■ Your objective
The lines to repeat are those below from the one containing "export DETAILED_ROUTE_END_ITERATION = 6" down to the one containing "set_clock_uncertainty 0.2 [all_clocks]", both included; reproduce them exactly and nothing else.

■ Data shown
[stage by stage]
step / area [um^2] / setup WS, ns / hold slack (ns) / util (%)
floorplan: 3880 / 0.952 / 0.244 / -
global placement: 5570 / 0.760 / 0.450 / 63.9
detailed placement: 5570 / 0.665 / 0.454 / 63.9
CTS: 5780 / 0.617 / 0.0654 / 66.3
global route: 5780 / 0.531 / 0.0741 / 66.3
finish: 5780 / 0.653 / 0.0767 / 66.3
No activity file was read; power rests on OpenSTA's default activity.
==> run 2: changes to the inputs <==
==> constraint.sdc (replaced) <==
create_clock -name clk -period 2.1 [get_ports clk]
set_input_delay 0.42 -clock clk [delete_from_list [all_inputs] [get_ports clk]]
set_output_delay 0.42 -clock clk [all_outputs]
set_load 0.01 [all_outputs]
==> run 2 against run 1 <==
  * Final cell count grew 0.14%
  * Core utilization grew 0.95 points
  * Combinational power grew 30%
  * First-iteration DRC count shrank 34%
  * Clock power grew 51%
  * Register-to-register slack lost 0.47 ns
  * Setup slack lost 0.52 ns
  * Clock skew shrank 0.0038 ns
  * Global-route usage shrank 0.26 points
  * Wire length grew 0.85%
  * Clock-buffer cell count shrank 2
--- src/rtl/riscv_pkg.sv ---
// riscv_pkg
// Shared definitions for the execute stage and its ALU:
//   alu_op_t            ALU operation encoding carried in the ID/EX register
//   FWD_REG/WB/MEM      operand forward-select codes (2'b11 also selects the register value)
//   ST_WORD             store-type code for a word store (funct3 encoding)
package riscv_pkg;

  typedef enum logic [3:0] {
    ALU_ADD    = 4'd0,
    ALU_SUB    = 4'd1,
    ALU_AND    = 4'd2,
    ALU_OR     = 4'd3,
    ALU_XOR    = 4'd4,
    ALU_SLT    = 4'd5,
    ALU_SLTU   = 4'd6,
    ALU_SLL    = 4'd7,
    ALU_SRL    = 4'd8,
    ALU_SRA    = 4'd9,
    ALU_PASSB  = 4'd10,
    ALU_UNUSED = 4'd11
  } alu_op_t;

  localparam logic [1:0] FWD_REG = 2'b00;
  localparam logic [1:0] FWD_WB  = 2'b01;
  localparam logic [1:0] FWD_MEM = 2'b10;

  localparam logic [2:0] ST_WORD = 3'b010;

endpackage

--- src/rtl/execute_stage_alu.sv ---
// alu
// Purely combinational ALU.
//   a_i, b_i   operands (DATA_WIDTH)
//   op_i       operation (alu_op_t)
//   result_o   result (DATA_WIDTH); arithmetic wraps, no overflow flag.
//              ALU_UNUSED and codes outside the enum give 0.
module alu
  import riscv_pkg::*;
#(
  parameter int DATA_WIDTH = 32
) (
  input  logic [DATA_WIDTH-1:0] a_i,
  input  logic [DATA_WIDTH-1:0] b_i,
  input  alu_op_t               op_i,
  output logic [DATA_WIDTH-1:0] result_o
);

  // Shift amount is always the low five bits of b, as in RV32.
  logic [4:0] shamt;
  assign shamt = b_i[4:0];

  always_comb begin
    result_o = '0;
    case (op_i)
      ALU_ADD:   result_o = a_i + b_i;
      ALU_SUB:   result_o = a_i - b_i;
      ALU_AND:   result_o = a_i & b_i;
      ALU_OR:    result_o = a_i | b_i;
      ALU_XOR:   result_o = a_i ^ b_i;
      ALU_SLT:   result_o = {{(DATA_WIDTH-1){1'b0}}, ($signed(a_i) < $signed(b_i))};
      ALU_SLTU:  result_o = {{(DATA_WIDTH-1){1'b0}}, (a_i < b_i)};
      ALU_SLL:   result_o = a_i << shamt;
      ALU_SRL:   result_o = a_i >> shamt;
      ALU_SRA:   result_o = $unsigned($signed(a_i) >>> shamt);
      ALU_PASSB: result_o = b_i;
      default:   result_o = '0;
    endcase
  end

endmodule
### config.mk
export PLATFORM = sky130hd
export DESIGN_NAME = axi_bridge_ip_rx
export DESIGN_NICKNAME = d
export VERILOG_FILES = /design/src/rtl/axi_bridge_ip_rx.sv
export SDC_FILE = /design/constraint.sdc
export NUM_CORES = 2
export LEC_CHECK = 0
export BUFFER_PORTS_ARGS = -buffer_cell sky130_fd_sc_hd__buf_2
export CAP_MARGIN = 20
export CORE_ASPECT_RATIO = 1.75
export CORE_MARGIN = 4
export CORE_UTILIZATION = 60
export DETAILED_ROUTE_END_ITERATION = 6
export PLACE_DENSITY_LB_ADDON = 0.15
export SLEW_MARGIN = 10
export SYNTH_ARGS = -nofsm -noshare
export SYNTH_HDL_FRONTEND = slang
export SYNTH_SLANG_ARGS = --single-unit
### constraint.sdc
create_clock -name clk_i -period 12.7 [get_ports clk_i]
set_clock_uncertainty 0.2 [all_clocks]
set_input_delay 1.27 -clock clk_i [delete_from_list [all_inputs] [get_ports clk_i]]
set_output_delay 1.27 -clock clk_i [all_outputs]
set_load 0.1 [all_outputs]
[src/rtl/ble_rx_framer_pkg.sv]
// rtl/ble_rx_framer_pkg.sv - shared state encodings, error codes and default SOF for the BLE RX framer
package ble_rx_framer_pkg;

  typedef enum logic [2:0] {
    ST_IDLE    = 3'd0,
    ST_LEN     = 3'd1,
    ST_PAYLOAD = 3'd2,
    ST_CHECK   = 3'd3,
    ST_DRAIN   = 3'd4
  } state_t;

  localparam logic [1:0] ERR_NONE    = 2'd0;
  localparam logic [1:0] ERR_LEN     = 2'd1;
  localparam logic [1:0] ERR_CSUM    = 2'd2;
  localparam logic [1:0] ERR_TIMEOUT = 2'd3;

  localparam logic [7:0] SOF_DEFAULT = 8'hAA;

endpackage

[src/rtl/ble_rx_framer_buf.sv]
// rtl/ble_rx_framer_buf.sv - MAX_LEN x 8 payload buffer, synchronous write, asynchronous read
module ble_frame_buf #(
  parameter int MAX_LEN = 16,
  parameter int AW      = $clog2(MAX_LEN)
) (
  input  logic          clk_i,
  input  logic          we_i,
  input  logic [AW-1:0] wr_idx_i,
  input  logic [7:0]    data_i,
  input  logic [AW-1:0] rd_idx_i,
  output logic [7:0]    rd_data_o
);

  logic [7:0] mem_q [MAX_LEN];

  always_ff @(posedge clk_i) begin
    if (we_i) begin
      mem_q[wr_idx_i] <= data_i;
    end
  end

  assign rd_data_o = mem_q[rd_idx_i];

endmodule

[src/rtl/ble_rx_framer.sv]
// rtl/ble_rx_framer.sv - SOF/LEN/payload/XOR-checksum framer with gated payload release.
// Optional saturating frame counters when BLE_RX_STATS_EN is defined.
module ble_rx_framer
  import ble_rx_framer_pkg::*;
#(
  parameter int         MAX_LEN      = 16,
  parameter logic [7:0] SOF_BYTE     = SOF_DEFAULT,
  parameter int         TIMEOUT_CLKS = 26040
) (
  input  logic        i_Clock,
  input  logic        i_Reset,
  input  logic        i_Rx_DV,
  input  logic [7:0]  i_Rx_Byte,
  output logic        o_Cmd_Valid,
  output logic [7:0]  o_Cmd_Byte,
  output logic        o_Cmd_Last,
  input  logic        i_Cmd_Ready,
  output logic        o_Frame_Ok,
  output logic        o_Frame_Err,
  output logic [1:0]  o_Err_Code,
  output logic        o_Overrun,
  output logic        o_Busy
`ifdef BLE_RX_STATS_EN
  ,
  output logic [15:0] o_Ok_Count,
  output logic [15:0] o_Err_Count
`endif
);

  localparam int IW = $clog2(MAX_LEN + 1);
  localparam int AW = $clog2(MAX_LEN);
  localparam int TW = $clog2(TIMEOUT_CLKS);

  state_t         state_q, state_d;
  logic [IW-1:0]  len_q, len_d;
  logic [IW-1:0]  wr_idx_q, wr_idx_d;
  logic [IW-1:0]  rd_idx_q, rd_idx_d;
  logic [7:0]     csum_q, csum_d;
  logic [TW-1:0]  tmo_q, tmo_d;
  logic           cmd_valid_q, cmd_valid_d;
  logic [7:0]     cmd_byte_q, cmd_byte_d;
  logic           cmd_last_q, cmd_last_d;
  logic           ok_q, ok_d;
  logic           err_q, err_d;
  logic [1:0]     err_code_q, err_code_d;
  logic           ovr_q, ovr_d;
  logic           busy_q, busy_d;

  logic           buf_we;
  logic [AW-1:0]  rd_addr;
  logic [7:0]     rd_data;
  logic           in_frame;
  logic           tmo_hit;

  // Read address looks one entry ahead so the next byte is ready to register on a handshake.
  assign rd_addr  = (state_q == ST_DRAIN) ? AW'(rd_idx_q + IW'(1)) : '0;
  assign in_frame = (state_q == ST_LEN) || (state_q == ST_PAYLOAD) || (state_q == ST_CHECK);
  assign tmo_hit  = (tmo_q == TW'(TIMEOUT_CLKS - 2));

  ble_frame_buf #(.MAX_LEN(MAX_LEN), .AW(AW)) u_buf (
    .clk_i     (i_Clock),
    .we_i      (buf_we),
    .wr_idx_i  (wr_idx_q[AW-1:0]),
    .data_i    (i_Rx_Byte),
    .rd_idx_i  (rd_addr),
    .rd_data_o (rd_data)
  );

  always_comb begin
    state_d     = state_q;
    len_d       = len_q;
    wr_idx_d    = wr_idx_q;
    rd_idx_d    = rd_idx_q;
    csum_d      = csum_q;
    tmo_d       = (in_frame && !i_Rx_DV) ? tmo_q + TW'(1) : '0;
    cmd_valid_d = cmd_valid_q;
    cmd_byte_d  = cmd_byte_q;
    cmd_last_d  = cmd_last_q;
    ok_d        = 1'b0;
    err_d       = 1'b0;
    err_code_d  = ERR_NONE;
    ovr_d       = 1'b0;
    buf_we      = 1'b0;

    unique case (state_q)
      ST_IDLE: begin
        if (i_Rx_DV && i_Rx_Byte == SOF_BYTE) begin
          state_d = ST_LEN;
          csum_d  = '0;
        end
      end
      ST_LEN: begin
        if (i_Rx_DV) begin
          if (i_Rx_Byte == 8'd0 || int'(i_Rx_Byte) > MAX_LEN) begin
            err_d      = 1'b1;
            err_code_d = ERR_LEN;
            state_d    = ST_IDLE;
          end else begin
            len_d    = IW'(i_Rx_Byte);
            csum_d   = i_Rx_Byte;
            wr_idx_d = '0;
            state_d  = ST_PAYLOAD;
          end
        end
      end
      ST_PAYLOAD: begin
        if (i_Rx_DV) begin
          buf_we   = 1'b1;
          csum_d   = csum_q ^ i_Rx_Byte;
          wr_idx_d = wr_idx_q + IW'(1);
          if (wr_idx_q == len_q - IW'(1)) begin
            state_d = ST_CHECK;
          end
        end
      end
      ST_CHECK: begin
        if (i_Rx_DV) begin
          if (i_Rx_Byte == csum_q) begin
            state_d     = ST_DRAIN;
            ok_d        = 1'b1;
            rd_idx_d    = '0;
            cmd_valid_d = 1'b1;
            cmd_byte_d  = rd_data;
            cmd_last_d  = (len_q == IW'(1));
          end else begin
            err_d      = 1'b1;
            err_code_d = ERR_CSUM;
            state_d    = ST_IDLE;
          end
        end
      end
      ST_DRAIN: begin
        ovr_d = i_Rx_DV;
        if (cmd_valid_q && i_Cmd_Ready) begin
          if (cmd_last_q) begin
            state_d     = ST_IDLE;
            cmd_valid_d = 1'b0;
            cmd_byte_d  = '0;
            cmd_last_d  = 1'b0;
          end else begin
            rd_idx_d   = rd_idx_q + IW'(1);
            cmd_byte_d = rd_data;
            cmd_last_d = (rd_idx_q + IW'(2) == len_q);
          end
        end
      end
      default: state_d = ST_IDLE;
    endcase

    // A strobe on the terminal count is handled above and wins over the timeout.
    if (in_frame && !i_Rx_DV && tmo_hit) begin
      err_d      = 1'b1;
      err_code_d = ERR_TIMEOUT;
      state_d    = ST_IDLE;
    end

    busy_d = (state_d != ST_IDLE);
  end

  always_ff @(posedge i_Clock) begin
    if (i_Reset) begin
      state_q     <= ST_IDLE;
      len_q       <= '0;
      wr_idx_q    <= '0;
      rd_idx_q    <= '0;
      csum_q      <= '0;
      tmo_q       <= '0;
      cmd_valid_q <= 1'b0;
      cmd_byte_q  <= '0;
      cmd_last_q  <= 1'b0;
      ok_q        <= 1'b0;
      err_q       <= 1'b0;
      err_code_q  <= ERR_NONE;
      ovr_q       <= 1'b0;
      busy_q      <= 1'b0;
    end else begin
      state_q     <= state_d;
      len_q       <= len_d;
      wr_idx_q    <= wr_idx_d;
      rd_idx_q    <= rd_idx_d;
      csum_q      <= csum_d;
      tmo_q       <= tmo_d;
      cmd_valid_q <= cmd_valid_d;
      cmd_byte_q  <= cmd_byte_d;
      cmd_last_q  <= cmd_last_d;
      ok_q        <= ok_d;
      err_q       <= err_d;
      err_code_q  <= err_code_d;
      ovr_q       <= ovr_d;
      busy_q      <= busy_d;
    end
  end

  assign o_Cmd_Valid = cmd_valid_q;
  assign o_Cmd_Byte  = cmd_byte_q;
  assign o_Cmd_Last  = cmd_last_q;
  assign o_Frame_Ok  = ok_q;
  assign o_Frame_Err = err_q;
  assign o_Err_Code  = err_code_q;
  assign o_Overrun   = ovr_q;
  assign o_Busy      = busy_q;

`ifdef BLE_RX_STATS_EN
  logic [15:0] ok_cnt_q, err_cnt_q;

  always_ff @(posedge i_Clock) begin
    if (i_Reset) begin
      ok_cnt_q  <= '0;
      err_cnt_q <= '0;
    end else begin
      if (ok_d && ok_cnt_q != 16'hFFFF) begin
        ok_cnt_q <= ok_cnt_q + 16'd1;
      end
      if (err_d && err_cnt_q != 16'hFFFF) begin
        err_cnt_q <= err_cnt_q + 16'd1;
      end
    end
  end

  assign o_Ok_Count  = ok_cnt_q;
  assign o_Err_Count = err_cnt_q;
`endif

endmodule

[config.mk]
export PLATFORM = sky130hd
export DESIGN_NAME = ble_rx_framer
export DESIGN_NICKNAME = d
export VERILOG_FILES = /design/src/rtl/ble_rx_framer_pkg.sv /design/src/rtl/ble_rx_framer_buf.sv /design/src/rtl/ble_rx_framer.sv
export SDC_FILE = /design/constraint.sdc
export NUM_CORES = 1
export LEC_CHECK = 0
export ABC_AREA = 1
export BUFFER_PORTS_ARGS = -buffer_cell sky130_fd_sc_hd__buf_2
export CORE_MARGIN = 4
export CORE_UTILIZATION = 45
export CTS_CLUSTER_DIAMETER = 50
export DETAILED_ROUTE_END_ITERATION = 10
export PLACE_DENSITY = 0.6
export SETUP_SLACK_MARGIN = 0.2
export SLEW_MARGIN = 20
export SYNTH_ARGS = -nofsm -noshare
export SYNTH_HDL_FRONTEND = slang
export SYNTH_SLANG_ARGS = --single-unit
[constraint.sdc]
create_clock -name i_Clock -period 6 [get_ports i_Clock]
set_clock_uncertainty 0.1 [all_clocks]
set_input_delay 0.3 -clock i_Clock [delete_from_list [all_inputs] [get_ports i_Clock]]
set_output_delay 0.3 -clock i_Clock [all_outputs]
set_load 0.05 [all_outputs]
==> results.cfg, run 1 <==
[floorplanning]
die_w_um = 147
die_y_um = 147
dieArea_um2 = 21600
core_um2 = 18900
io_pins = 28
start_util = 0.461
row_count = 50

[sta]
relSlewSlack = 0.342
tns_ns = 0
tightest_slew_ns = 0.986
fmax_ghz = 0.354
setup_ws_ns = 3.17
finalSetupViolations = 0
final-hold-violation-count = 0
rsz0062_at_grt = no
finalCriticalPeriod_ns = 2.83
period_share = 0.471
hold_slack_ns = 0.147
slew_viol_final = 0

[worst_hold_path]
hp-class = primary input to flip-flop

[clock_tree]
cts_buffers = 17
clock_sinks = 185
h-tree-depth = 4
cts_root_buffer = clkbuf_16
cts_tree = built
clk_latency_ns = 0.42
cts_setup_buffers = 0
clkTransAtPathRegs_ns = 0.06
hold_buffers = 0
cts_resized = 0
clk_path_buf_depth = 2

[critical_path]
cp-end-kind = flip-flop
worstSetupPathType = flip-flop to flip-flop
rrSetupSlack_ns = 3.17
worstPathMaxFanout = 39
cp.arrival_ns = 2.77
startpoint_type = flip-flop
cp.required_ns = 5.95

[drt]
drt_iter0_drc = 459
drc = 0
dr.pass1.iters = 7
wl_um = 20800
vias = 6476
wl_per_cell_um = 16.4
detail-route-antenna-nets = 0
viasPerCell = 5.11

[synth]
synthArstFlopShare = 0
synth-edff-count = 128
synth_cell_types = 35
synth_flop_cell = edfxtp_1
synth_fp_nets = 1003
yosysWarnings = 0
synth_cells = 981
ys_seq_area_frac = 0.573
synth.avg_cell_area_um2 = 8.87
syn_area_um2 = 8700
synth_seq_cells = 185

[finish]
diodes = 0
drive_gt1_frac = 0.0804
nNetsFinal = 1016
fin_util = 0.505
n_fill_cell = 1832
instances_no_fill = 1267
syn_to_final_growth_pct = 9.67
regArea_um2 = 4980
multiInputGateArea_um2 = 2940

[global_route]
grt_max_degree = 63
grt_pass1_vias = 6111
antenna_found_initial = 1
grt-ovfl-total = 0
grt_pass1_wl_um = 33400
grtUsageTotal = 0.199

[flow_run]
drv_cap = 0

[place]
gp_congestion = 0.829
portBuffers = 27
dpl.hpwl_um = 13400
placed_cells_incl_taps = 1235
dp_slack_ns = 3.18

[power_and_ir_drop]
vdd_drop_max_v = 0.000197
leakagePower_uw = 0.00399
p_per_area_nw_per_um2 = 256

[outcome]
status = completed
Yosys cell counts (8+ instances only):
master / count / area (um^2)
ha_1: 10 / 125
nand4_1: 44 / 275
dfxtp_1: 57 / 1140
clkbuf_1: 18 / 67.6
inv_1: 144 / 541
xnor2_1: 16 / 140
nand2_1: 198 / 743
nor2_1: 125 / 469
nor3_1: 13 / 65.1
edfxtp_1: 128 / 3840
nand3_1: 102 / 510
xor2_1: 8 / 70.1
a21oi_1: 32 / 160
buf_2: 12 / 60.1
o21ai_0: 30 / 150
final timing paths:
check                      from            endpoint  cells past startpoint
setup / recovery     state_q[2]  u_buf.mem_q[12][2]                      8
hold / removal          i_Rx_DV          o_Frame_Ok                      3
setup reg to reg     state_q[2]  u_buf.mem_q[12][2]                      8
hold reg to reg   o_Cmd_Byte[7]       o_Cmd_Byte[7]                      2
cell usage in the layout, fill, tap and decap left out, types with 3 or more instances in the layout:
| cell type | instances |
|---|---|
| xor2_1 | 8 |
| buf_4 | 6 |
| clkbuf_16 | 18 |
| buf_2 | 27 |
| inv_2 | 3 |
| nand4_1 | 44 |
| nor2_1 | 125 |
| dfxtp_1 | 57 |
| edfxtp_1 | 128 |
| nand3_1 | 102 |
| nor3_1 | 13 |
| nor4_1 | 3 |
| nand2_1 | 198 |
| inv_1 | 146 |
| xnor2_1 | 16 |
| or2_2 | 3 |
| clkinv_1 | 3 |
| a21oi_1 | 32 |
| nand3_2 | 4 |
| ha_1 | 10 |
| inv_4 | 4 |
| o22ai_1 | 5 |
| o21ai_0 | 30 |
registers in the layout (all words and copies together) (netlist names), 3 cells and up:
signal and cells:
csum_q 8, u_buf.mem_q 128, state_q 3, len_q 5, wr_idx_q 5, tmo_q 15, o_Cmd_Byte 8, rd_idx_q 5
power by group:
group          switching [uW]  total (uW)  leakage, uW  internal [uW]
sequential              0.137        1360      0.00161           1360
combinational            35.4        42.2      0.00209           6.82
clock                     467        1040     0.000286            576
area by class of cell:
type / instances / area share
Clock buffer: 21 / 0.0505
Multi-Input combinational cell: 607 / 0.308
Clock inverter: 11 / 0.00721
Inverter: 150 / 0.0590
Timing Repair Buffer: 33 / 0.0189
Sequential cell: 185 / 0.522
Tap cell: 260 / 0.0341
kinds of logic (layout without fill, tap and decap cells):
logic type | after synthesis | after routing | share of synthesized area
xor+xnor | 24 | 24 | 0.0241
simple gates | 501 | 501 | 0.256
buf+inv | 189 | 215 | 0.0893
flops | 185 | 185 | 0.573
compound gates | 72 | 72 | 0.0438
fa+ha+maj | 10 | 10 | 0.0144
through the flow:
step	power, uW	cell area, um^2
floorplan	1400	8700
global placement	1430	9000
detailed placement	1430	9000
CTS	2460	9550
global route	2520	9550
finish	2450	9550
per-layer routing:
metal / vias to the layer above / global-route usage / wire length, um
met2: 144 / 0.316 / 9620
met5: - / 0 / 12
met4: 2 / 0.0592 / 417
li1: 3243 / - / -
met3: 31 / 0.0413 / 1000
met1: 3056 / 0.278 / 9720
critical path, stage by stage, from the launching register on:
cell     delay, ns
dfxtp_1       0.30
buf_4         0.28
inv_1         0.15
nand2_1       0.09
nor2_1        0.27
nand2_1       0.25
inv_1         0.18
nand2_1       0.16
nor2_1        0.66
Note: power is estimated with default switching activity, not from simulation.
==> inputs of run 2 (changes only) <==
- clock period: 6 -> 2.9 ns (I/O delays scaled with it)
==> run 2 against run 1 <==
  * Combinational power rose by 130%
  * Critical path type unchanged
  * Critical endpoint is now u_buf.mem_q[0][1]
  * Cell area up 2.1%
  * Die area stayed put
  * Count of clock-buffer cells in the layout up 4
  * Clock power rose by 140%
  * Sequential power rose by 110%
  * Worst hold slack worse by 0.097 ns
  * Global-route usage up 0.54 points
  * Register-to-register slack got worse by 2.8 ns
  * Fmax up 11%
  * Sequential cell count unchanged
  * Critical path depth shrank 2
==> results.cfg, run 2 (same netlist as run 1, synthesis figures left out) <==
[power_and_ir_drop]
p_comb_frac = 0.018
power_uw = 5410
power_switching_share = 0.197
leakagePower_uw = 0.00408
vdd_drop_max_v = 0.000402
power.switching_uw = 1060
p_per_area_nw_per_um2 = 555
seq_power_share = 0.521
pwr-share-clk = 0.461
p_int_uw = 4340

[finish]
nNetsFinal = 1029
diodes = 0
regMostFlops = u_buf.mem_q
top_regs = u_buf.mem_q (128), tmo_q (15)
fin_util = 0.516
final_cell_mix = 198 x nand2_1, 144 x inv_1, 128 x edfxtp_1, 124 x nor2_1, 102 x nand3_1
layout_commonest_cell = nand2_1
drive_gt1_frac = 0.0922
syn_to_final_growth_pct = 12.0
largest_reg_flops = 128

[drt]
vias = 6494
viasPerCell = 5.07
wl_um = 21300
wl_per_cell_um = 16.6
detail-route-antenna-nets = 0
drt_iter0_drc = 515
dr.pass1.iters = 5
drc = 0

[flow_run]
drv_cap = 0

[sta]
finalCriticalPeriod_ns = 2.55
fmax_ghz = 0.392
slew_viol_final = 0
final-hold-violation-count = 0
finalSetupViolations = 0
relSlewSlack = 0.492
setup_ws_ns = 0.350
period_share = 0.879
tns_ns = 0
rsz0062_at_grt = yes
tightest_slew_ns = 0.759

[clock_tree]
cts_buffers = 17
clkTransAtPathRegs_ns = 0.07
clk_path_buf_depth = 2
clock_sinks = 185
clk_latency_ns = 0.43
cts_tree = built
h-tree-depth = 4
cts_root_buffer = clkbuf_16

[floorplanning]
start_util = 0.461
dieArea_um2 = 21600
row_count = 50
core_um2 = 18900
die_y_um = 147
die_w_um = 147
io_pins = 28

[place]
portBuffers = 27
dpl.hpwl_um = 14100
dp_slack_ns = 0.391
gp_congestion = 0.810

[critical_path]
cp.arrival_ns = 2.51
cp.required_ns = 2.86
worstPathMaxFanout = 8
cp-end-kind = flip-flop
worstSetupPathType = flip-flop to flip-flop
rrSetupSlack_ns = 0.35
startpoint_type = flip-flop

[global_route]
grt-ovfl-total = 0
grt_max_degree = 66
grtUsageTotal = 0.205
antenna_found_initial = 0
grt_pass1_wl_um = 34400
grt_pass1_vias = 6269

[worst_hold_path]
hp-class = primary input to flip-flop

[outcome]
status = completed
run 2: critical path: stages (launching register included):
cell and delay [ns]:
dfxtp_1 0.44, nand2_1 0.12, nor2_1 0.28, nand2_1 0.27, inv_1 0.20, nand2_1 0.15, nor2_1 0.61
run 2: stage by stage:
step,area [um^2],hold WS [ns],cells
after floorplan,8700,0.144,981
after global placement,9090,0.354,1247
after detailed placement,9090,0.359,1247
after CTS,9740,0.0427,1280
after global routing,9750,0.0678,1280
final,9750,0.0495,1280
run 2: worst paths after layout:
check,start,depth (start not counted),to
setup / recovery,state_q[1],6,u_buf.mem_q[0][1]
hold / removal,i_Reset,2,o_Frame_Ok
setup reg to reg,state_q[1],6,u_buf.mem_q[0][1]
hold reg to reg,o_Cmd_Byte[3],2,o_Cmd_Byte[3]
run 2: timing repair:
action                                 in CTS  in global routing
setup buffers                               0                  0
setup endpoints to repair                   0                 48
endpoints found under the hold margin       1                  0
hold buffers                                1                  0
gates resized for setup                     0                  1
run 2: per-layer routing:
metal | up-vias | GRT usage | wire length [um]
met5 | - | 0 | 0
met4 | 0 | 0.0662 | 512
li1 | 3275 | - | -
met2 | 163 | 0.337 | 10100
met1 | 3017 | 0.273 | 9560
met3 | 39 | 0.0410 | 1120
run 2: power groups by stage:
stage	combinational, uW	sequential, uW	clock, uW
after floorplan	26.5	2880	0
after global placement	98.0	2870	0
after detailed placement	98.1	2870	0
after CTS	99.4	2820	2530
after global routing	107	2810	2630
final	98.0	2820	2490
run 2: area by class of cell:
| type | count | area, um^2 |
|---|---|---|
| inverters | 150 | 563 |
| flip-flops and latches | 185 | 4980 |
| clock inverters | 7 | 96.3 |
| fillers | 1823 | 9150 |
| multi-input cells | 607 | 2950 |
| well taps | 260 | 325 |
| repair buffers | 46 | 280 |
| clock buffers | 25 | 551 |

■ Solution for this problem
export DETAILED_ROUTE_END_ITERATION = 6
export PLACE_DENSITY_LB_ADDON = 0.15
export SLEW_MARGIN = 10
export SYNTH_ARGS = -nofsm -noshare
export SYNTH_HDL_FRONTEND = slang
export SYNTH_SLANG_ARGS = --single-unit
### constraint.sdc
create_clock -name clk_i -period 12.7 [get_ports clk_i]
set_clock_uncertainty 0.2 [all_clocks]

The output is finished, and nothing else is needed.